Last August, they published a joint notice seeking comments on the feasibility, costs and benefits of implementing additional security requirements for these shipments. A proposal to require removing “identifying marks, names, stenciling, placards or other markings that could help a terrorist or criminal identify a target” from rail tank cars carrying TIH materials has crystallized the debate. Currently, all such rail shipments must be placarded.
Placards, of course, are critical to the fire service scheme for responding to hazardous materials release incidents. Chief John Eversole, chairman of the International Association of Fire Chiefs (IAFC) Hazardous Materials Committee, noted that we have been building the placarding system for more than 40 years. The system has been adopted by the United Nations and is used worldwide.
Today’s sophisticated hazmat emergency response system begins with placards, Eversole explained. Firefighters across the nation are trained to recognize placards as a quick way of initially identifying a hazardous material. Placards are the first important step in alerting the public to a potential danger. And, while the threat of a terrorist attack on a rail (or other mode) hazardous materials shipment is a legitimate concern, the fire service already is responding to accidental spills daily across the country.
The IAFC took a strong stance in response to proposals to limit the use of placards. In response to the August request for comments, it said, “IAFC opposes the termination or diminution of the current placarding system…until such time as a replacement system has been demonstrated to be effective, fully funded, and both the fire and emergency service and law enforcement personnel have been fully trained in its use.” In other words, don’t impose new security requirements that might compromise safe emergency response until an equally effective alternative has been put into place.
It is understandable that homeland security agencies might conclude that hazmat placards create an increased security risk by marking targets for terrorists. However, as Chertoff noted, this risk must be balanced against the needs of people who respond to derailments and other accidents that happen every day, and the need to understand the hazard that they are facing.

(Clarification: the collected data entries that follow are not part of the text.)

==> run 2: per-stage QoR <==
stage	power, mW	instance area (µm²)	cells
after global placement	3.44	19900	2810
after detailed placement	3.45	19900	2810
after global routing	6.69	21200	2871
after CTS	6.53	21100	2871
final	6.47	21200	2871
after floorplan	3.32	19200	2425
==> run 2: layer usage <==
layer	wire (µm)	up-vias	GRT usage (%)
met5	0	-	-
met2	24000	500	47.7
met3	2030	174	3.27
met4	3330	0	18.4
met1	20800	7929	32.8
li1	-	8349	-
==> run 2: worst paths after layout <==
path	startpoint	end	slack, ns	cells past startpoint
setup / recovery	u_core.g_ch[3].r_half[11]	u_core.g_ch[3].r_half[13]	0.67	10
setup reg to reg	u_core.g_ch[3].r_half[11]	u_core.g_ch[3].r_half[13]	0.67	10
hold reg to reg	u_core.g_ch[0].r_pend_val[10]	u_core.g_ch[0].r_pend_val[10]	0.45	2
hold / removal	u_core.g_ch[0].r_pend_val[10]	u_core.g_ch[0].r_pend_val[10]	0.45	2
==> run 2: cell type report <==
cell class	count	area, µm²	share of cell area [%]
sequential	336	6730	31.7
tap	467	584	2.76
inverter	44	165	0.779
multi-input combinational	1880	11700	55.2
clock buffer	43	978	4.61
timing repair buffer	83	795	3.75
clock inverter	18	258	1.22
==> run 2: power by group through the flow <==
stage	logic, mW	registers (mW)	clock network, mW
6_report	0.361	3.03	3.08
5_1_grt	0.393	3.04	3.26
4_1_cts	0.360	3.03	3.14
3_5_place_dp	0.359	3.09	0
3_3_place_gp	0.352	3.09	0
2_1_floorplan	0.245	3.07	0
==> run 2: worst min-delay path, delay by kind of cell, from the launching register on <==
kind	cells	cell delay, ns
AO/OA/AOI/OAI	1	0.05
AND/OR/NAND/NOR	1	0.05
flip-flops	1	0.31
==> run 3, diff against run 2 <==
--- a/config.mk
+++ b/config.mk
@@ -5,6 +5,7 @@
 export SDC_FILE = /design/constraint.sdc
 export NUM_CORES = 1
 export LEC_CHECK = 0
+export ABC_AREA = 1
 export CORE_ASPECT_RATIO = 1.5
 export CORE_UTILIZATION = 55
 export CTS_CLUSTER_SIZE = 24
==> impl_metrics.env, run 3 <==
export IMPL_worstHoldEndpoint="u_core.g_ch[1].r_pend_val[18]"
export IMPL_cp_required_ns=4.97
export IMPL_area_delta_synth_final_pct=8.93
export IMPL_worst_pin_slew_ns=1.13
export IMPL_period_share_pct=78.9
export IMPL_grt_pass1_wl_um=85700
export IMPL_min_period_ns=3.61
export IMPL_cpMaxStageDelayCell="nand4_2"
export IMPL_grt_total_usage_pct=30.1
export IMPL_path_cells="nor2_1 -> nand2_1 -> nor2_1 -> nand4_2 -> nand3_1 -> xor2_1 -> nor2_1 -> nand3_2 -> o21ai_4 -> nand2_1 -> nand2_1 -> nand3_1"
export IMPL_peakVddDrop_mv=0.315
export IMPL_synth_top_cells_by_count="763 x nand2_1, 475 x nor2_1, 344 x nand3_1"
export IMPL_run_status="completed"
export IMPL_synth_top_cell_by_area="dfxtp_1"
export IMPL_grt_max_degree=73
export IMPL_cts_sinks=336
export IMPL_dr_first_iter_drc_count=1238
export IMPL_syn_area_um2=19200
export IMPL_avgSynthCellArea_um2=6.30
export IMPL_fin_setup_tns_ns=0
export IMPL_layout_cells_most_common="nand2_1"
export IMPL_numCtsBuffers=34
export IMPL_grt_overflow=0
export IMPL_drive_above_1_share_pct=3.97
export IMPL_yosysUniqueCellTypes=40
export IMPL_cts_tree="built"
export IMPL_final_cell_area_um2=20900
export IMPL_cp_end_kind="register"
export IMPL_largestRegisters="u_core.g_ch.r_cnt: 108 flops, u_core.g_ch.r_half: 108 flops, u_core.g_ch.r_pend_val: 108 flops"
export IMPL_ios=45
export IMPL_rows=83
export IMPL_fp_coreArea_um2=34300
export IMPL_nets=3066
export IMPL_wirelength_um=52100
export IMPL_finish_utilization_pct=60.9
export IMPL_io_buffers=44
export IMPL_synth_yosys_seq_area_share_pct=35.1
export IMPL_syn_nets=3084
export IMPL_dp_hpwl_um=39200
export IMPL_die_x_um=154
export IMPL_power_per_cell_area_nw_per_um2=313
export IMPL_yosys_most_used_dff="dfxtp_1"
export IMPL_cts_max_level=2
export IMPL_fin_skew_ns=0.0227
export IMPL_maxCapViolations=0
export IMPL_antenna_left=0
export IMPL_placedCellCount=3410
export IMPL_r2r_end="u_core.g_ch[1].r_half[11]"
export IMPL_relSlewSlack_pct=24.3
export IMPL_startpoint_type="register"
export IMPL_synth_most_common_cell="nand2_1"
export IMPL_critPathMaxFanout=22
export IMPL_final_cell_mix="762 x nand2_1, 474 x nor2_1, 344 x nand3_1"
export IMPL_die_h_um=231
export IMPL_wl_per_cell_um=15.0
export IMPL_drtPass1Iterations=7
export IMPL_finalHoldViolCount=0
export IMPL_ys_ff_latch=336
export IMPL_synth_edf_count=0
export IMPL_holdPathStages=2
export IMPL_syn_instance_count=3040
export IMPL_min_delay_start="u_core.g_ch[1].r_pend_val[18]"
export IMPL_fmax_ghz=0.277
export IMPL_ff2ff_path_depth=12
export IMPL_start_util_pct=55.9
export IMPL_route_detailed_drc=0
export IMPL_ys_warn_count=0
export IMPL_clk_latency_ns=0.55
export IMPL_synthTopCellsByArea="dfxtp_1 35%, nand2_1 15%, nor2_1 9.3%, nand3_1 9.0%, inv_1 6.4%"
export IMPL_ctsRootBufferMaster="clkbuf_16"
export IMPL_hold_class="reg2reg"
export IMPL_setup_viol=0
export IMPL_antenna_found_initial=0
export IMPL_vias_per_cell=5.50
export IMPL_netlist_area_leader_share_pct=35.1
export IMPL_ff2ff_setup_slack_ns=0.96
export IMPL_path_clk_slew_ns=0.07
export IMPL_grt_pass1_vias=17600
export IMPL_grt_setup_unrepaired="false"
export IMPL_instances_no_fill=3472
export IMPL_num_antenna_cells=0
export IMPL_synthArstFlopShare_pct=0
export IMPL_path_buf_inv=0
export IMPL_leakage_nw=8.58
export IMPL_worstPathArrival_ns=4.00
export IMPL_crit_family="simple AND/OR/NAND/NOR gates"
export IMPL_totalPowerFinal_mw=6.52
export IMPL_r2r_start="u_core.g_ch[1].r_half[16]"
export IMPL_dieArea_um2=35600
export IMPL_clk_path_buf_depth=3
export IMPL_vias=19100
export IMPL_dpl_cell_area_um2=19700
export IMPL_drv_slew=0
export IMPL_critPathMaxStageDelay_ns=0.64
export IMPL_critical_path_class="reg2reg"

Security improvements may enhance safety, and vice versa. However, the fire service must remain vigilant to ensure that laws, regulations and other federal mandates for security requirements don’t compromise their emergency response and public safety responsibilities. There must be vigilance at both at the national level, on issues such as placarding, and at the local level, where site-specific security plans must accommodate the need for emergency response of all types. The amicable resolution of a conflict between the two laws in this instance illustrates the value of such vigilance.
Steve Blackistone, a Firehouse® contributing editor, is an attorney and a member of the Bethesda-Chevy Chase Rescue Squad in Montgomery County, MD.